** WORK TO COMPLETE **
Start at the line in the entries below that contains "(wring == 4'(r))) ||", stop at the line that contains "4'(r)) tap = tap | p0[r*W +: W];", and output exactly the lines in that span, both ends included.

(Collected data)

◆ ◆ ◆ ◆

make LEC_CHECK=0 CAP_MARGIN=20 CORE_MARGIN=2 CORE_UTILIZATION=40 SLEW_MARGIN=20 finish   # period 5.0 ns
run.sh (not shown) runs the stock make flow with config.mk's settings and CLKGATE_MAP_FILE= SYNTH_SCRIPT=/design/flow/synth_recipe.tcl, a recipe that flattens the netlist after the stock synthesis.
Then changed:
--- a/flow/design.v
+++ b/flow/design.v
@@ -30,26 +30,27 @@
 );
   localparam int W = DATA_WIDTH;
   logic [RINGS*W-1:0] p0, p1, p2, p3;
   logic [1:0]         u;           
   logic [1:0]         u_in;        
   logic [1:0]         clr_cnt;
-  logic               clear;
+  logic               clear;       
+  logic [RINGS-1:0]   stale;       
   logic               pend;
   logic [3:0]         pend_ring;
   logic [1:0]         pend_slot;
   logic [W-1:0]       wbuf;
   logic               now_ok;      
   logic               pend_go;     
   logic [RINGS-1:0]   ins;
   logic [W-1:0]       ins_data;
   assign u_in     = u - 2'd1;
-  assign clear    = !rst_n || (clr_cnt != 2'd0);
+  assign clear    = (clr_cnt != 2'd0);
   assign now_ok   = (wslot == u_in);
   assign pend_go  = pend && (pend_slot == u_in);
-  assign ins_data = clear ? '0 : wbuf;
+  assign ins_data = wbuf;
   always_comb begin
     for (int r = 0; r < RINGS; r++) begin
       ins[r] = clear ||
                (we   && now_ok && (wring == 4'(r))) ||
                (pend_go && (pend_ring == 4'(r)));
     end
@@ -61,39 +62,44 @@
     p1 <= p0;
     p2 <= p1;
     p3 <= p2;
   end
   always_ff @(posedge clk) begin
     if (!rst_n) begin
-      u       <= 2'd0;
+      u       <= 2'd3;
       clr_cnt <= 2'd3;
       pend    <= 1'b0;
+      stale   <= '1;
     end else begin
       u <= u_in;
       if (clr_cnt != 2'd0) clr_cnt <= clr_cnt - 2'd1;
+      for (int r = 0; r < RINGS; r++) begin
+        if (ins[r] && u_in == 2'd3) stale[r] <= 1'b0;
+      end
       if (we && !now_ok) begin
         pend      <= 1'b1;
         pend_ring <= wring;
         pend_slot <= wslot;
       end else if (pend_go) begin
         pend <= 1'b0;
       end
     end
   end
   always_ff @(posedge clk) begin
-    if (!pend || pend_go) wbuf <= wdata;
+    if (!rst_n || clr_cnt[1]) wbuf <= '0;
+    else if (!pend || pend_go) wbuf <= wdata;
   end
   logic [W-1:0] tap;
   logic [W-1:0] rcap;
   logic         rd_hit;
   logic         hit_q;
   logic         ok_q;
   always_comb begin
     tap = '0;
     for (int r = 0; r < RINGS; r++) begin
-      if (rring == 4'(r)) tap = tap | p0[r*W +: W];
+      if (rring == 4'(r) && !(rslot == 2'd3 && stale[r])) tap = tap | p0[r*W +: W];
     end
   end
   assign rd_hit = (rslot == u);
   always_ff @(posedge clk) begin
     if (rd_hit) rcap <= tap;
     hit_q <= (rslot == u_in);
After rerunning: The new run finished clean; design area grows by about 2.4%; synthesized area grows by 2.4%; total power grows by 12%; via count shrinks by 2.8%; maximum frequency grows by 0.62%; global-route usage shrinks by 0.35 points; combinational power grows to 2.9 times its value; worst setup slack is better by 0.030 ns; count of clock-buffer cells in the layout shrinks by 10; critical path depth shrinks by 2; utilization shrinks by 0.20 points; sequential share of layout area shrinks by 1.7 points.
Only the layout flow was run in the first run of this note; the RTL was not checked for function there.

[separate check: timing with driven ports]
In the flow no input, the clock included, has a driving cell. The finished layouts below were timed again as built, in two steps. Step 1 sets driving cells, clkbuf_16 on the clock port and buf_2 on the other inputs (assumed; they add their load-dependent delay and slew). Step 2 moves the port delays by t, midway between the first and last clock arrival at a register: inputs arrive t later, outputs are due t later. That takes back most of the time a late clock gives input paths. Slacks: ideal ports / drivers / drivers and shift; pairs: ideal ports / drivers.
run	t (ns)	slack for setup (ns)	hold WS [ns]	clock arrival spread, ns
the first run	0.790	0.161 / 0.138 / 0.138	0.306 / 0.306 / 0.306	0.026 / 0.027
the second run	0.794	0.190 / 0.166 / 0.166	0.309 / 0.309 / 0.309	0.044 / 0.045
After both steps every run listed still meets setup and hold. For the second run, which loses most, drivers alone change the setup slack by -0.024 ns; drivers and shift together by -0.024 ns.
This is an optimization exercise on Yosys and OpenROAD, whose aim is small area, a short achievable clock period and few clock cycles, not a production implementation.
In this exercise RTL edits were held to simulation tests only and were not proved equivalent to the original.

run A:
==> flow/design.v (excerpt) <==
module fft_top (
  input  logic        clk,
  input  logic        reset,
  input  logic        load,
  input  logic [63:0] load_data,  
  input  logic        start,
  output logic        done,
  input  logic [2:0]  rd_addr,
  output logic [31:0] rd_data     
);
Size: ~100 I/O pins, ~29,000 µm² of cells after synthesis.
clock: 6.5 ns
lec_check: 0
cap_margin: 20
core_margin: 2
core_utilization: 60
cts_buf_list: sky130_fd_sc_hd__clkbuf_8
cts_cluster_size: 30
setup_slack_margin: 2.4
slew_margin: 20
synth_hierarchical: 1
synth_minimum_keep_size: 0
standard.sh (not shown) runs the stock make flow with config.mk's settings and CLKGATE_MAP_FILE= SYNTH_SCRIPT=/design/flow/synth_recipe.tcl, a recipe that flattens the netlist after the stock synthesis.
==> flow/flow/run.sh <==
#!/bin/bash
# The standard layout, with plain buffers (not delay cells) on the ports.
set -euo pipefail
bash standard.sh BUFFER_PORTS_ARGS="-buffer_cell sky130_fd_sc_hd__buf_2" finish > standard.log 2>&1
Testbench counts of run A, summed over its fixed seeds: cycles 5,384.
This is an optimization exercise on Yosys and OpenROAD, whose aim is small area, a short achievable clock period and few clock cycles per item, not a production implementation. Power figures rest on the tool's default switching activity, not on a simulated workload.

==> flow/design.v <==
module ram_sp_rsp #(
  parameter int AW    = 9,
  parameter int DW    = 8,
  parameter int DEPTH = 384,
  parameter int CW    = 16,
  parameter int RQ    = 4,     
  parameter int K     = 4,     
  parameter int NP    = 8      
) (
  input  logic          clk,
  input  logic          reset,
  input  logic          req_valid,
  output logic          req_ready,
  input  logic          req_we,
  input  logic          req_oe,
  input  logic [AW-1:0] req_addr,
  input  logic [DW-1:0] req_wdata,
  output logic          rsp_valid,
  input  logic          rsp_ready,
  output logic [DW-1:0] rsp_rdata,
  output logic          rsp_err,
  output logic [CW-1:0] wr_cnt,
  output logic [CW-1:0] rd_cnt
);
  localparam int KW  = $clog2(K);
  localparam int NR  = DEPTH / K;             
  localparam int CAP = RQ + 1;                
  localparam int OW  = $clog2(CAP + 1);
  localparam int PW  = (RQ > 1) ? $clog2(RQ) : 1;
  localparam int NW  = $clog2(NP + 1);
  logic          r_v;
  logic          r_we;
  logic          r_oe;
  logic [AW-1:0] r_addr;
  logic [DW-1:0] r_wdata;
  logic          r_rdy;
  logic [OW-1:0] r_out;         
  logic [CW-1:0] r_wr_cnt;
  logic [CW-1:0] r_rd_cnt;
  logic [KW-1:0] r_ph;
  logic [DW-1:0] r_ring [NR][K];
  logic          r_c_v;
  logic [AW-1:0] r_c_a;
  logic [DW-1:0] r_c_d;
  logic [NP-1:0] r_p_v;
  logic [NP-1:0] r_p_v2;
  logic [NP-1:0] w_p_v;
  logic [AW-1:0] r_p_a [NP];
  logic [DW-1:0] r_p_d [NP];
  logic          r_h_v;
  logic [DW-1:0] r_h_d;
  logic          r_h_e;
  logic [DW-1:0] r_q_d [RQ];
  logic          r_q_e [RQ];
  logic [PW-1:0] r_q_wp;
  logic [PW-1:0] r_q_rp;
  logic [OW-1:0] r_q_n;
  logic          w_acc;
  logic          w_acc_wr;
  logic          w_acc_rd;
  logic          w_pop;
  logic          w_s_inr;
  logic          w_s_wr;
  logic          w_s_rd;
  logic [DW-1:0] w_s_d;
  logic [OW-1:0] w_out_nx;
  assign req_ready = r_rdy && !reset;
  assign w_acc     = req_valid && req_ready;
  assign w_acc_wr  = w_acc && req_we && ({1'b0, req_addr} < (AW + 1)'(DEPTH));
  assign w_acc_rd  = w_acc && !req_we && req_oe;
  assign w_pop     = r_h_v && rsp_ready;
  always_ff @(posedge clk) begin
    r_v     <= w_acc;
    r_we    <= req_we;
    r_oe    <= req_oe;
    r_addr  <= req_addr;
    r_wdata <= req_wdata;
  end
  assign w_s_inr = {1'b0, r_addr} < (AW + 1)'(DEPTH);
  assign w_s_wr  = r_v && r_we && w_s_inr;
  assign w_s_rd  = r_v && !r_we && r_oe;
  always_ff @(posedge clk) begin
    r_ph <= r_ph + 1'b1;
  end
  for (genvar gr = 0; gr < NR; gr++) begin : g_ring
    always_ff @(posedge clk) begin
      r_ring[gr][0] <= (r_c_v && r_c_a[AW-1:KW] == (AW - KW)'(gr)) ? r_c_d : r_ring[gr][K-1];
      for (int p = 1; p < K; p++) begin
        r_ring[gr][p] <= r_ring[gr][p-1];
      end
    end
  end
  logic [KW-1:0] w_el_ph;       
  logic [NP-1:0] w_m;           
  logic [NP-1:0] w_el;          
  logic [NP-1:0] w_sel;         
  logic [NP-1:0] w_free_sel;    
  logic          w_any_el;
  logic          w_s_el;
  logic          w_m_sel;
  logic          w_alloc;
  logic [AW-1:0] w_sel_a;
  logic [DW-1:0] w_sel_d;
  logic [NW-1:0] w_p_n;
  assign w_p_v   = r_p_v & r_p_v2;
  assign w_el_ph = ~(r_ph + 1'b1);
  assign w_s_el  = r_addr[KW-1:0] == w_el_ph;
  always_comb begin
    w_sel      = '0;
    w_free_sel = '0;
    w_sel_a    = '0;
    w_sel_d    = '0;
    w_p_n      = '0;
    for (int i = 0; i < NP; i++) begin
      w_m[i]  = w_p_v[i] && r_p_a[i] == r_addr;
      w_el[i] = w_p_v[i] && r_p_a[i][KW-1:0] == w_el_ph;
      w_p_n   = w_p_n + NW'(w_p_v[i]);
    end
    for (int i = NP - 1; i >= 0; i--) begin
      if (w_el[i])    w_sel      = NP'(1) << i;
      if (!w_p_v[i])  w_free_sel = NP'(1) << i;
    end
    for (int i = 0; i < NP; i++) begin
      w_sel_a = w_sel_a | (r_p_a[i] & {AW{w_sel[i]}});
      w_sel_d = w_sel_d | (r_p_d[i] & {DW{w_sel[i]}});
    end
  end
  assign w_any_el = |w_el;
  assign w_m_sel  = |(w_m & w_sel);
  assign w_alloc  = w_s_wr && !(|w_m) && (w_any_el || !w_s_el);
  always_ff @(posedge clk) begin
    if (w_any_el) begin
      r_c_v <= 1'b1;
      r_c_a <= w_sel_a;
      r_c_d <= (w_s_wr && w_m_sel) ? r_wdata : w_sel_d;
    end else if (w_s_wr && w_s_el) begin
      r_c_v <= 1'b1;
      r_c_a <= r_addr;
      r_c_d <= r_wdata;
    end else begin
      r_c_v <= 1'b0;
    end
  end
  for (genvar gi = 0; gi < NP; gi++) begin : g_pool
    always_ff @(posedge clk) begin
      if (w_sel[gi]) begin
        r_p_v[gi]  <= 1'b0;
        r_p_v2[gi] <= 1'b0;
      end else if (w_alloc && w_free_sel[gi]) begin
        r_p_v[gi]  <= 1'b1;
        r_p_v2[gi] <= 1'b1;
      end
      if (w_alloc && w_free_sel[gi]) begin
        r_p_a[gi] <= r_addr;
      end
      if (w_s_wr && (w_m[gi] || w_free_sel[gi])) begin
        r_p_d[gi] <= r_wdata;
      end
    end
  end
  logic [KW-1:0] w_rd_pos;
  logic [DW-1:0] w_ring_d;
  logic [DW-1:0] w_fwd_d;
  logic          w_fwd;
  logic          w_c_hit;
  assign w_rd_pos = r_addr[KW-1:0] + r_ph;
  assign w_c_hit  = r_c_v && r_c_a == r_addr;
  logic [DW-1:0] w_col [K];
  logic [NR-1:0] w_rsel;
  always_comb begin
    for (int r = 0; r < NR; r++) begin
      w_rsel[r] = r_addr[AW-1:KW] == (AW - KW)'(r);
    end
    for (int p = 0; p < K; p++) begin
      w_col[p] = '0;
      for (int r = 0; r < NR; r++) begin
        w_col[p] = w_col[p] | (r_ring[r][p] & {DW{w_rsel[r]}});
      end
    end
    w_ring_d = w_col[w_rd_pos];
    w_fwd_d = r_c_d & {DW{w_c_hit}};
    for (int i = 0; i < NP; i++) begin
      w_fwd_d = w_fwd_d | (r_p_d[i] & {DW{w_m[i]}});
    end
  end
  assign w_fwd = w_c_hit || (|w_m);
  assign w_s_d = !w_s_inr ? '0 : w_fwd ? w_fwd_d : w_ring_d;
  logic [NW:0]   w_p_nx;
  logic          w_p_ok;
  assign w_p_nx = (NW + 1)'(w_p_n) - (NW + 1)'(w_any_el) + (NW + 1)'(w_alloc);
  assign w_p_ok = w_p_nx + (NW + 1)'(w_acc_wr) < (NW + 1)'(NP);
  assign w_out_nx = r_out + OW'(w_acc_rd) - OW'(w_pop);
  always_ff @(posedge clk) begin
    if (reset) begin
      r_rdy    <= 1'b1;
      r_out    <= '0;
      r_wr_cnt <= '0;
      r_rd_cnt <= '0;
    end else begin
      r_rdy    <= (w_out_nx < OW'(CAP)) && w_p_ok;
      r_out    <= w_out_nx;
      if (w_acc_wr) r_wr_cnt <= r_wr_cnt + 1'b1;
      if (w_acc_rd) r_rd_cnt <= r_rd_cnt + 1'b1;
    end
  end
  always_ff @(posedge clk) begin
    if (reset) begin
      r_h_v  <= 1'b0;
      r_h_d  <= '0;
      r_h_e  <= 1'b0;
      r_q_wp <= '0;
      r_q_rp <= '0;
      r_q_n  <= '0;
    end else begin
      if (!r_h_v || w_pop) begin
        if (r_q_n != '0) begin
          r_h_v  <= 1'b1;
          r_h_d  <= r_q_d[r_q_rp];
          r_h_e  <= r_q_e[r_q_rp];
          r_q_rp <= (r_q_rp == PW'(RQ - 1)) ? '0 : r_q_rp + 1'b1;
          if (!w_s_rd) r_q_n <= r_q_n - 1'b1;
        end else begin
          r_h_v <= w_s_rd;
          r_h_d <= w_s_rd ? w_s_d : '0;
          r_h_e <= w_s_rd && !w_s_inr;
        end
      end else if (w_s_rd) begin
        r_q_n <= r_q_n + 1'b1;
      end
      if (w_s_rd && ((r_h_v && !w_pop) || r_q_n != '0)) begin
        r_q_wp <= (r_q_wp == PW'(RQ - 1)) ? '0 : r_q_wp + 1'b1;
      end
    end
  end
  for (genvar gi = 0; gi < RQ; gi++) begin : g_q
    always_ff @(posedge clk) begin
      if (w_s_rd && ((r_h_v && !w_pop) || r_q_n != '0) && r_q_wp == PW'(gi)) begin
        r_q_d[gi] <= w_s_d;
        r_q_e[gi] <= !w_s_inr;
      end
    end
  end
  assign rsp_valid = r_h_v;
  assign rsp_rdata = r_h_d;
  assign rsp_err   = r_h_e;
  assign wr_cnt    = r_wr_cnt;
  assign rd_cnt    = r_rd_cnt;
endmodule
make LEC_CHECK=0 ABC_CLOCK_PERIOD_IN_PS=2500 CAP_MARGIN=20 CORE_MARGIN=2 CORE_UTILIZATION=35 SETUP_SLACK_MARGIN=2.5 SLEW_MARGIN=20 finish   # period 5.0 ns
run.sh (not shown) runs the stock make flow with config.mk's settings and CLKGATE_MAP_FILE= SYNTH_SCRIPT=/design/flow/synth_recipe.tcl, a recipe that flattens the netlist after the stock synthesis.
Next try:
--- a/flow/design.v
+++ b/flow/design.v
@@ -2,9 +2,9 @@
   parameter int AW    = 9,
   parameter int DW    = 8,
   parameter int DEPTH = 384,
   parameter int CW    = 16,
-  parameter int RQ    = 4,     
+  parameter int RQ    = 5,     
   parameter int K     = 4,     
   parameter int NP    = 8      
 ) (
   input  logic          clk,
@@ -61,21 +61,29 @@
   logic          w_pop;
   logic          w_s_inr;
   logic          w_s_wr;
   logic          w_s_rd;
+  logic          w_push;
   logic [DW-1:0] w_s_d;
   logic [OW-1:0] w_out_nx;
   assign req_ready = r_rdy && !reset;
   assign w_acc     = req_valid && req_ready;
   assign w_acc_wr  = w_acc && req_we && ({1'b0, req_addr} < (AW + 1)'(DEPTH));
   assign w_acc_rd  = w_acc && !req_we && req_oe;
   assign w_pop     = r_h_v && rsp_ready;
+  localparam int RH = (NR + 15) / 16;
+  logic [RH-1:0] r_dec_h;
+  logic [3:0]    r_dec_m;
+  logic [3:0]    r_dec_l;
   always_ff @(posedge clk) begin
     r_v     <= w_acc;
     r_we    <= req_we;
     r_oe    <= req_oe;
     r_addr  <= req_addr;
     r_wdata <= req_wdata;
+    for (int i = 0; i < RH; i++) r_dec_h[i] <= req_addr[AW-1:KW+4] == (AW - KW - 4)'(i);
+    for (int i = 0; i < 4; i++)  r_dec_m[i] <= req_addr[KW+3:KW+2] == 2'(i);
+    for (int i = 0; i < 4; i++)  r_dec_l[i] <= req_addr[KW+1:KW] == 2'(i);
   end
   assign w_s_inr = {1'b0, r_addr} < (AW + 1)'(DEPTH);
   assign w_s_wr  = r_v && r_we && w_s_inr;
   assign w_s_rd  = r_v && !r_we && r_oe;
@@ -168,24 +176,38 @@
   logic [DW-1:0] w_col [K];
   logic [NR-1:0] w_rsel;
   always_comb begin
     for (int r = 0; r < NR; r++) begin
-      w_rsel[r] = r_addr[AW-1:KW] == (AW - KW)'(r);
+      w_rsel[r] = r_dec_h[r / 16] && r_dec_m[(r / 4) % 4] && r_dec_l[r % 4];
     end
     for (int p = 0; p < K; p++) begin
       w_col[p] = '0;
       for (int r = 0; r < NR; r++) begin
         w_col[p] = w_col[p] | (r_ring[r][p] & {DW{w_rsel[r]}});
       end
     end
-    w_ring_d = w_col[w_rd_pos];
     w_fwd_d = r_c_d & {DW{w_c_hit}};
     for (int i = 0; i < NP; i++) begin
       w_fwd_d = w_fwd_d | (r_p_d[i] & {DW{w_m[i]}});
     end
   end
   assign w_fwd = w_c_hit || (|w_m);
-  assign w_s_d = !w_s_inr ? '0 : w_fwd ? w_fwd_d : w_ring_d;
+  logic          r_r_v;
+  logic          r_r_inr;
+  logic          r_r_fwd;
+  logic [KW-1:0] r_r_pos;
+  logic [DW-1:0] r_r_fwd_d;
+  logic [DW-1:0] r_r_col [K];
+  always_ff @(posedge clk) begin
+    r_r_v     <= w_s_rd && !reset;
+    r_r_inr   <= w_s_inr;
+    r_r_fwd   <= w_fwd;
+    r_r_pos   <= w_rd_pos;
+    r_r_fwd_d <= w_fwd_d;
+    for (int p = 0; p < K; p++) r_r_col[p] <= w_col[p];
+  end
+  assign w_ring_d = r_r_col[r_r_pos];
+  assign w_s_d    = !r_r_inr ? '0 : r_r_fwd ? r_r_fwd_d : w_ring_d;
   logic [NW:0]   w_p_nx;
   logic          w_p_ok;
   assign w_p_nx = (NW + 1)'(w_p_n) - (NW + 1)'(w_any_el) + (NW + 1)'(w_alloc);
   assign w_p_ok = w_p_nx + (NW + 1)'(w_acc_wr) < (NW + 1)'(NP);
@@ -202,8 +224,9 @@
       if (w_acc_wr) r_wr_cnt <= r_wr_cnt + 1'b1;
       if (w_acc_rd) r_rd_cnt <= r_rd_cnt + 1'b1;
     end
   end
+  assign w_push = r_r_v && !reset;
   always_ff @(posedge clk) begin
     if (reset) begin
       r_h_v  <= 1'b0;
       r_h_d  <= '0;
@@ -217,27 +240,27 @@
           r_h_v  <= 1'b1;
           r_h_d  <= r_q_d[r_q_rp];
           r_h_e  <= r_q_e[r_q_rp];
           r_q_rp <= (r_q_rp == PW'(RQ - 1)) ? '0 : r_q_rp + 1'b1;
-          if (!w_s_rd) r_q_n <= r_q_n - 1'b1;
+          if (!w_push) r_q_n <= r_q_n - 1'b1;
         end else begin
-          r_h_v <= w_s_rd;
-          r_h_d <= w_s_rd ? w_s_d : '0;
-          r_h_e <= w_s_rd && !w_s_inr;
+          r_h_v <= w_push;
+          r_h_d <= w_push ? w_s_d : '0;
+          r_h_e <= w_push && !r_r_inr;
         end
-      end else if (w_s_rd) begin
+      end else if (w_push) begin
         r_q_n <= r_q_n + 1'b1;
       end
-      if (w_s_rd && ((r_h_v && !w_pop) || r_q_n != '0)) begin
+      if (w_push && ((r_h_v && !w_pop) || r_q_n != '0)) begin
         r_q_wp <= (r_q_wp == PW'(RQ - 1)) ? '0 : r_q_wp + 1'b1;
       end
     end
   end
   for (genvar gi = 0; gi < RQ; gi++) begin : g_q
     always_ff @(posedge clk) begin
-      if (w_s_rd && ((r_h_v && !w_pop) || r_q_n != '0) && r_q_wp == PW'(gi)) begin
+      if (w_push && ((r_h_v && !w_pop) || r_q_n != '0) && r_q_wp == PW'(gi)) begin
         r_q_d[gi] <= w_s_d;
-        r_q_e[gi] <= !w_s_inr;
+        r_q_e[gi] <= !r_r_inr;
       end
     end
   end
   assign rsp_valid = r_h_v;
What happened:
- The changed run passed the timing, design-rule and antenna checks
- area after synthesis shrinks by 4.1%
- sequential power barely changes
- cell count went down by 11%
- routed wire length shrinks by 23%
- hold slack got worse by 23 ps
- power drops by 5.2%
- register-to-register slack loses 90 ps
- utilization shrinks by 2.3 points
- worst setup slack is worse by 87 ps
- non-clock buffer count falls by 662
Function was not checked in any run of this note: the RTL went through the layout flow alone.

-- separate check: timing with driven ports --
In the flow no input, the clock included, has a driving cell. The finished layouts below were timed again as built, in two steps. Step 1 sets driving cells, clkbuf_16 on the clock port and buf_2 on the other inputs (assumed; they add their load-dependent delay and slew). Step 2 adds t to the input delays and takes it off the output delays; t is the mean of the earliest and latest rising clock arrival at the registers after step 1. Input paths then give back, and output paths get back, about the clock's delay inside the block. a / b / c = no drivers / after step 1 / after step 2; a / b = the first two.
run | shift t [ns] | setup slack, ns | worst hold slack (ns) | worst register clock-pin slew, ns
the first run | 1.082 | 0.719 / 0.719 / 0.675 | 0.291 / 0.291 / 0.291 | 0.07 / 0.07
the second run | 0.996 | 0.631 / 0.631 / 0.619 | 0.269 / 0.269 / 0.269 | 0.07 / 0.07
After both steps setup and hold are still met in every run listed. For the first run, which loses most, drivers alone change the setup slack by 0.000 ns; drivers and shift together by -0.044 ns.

◆ ◆ ◆ ◆

** RESPONSE TO THE TASK **
                (we   && now_ok && (wring == 4'(r))) ||
                (pend_go && (pend_ring == 4'(r)));
     end
@@ -61,39 +62,44 @@
     p1 <= p0;
     p2 <= p1;
     p3 <= p2;
   end
   always_ff @(posedge clk) begin
     if (!rst_n) begin
-      u       <= 2'd0;
+      u       <= 2'd3;
       clr_cnt <= 2'd3;
       pend    <= 1'b0;
+      stale   <= '1;
     end else begin
       u <= u_in;
       if (clr_cnt != 2'd0) clr_cnt <= clr_cnt - 2'd1;
+      for (int r = 0; r < RINGS; r++) begin
+        if (ins[r] && u_in == 2'd3) stale[r] <= 1'b0;
+      end
       if (we && !now_ok) begin
         pend      <= 1'b1;
         pend_ring <= wring;
         pend_slot <= wslot;
       end else if (pend_go) begin
         pend <= 1'b0;
       end
     end
   end
   always_ff @(posedge clk) begin
-    if (!pend || pend_go) wbuf <= wdata;
+    if (!rst_n || clr_cnt[1]) wbuf <= '0;
+    else if (!pend || pend_go) wbuf <= wdata;
   end
   logic [W-1:0] tap;
   logic [W-1:0] rcap;
   logic         rd_hit;
   logic         hit_q;
   logic         ok_q;
   always_comb begin
     tap = '0;
     for (int r = 0; r < RINGS; r++) begin
-      if (rring == 4'(r)) tap = tap | p0[r*W +: W];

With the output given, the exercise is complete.